When transferring an asset from the company of one spouse to the activity of the other, it is not necessary to adjust the depreciation write-offs on fixed assets.
This position was presented in the individual interpretation of the Director of the Tax Chamber in Łódź of February 15, 2017, No. 1061-IPTPB1.4511.1050.2016.1.MM:
„In the case of donation of fixed assets - donation as one of the forms of disposal sets the end date for depreciation write-offs. However, it does not require any corrections to them in the tax revenue and expense ledger.Write-offs accrued over the period of using the asset for the purposes of the activity remain a tax-deductible cost for the donor. The last depreciation write-off made from the initial value of the depreciated fixed asset, which is then donated, can be made for the month in which the donation was made”.
The spouse, after entering it into the register of fixed assets in his activity, may depreciate the received asset on a continuation basis, i.e. taking into account the method and depreciation write-offs made so far.
Example 1.
Mrs. Jolanta and Mr. Maciej are married. Each of them runs their own sole proprietorship. In the register of fixed assets in her company, Mrs. Jolanta has a computer set worth PLN 15,000 (fully depreciated), which she decided to pass on to her spouse. Mr. Maciej wants to introduce a computer set to fixed assets in his company. Will there be income from receiving the asset? Can Mr. Maciej amortize a computer set in his activity?
Mrs. Jolanta, when transferring a fixed asset to the activity of her spouse, should delete an asset from the fixed assets register. Mr. Maciej can then introduce a computer set to the register of fixed assets in his activity. However, he is not entitled to make depreciation write-offs of the property received from his spouse, because it has been fully depreciated in her company.

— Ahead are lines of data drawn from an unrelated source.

### config.mk
export PLATFORM = sky130hd
export DESIGN_NAME = cache_req_arb
export DESIGN_NICKNAME = d
export VERILOG_FILES = /design/src/rtl/cache_req_arb_pkg.sv /design/src/rtl/req_fifo.sv /design/src/rtl/cache_req_arb.sv
export SDC_FILE = /design/constraint.sdc
export NUM_CORES = 1
export LEC_CHECK = 0
export ABC_CLOCK_PERIOD_IN_PS = 6000
export BUFFER_PORTS_ARGS = -buffer_cell sky130_fd_sc_hd__buf_2
export CAP_MARGIN = 30
export CORE_ASPECT_RATIO = 1.75
export CORE_UTILIZATION = 45
export DETAILED_ROUTE_END_ITERATION = 7
export GPL_TIMING_DRIVEN = 0
export MAX_ROUTING_LAYER = met4
export PLACE_DENSITY = 0.66
export SLEW_MARGIN = 20
export SYNTH_ARGS = -nofsm -noshare
export SYNTH_HDL_FRONTEND = slang
export SYNTH_HIERARCHICAL = 1
export SYNTH_SLANG_ARGS = --single-unit
export TNS_END_PERCENT = 10
### constraint.sdc
create_clock -name clk -period 6 [get_ports clk]
set_input_delay 0.9 -clock clk [delete_from_list [all_inputs] [get_ports clk]]
set_output_delay 0.9 -clock clk [all_outputs]
set_load 0.01 [all_outputs]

Therefore, if the spouses share joint property, the transfer of assets between their sole proprietorships does not have any tax consequences under the Personal Income Tax Act.
Transactions between spouses conducting separate activities - tax consequences in the case of separation of property
The signing of an intercourse establishing property separation between spouses is associated with the lack of tax privileges in transactions concluded between spouses who have separate economic activities, as is the case with joint property.

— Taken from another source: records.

`config.mk`:
```
export PLATFORM = sky130hd
export DESIGN_NAME = reset_sequencer
export DESIGN_NICKNAME = d
export VERILOG_FILES = /design/src/rtl/reset_sequencer.sv
export SDC_FILE = /design/constraint.sdc
export NUM_CORES = 1
export LEC_CHECK = 0
export ABC_CLOCK_PERIOD_IN_PS = 4400
export CAP_MARGIN = 40
export CELL_PAD_IN_SITES_DETAIL_PLACEMENT = 1
export CELL_PAD_IN_SITES_GLOBAL_PLACEMENT = 2
export CORE_MARGIN = 2
export CORE_UTILIZATION = 42
export DETAILED_ROUTE_END_ITERATION = 12
export GPL_TIMING_DRIVEN = 0
export PLACE_DENSITY_LB_ADDON = 0.1
export SYNTH_ARGS = -nofsm -noshare
export SYNTH_HDL_FRONTEND = slang
export SYNTH_SLANG_ARGS = --single-unit
```
`constraint.sdc`:
```
create_clock -name clk_clk -period 4.4 [get_ports clk_clk]
set_input_delay 0.44 -clock clk_clk [delete_from_list [all_inputs] [get_ports clk_clk]]
set_output_delay 0.44 -clock clk_clk [all_outputs]
set_load 0.02 [all_outputs]
```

The free transfer of an asset previously used as part of the business activity of one spouse to the activity of the other spouse gives rise to tax consequences on the basis of PIT. In such a case, income is generated on the side of the spouse who receives the assets free of charge. This income, however, benefits from tax exemption. Art. 21 sec. 1 point 125 of the Personal Income Tax Act
"The following are free from income tax: the value of benefits in kind and other gratuitous benefits, calculated in accordance with Art. 11 sec. 2-2b, received from persons included in I and II tax groups within the meaning of the provisions on tax on inheritance and donations, subject to paragraph 2. twenty".
Therefore, the value of benefits in kind and other gratuitous benefits received from persons included in tax groups I and II is exempt from personal income tax. Such activity is also not subject to inheritance and donation tax, as long as it is notified to the head of the tax office within 6 months of the donation acquisition.
Under VAT, the transfer of assets from the activity of one spouse to the activity of the other is taxed.
Summing up, we can conclude that the taxation of transactions, both in the case of transferring the property, and the sale between spouses conducting separate economic activities, depends on the possession of joint property. The statutory community of property regime protects spouses from the taxation of shifting assets from one company to another. In the event that the given assets are not included in joint property, it is necessary to tax the transaction under VAT. Payment of personal income tax is still avoided, despite the separation of property, by taking advantage of the exemption related to the value of benefits in kind and other gratuitous benefits received from persons included in tax groups I and II.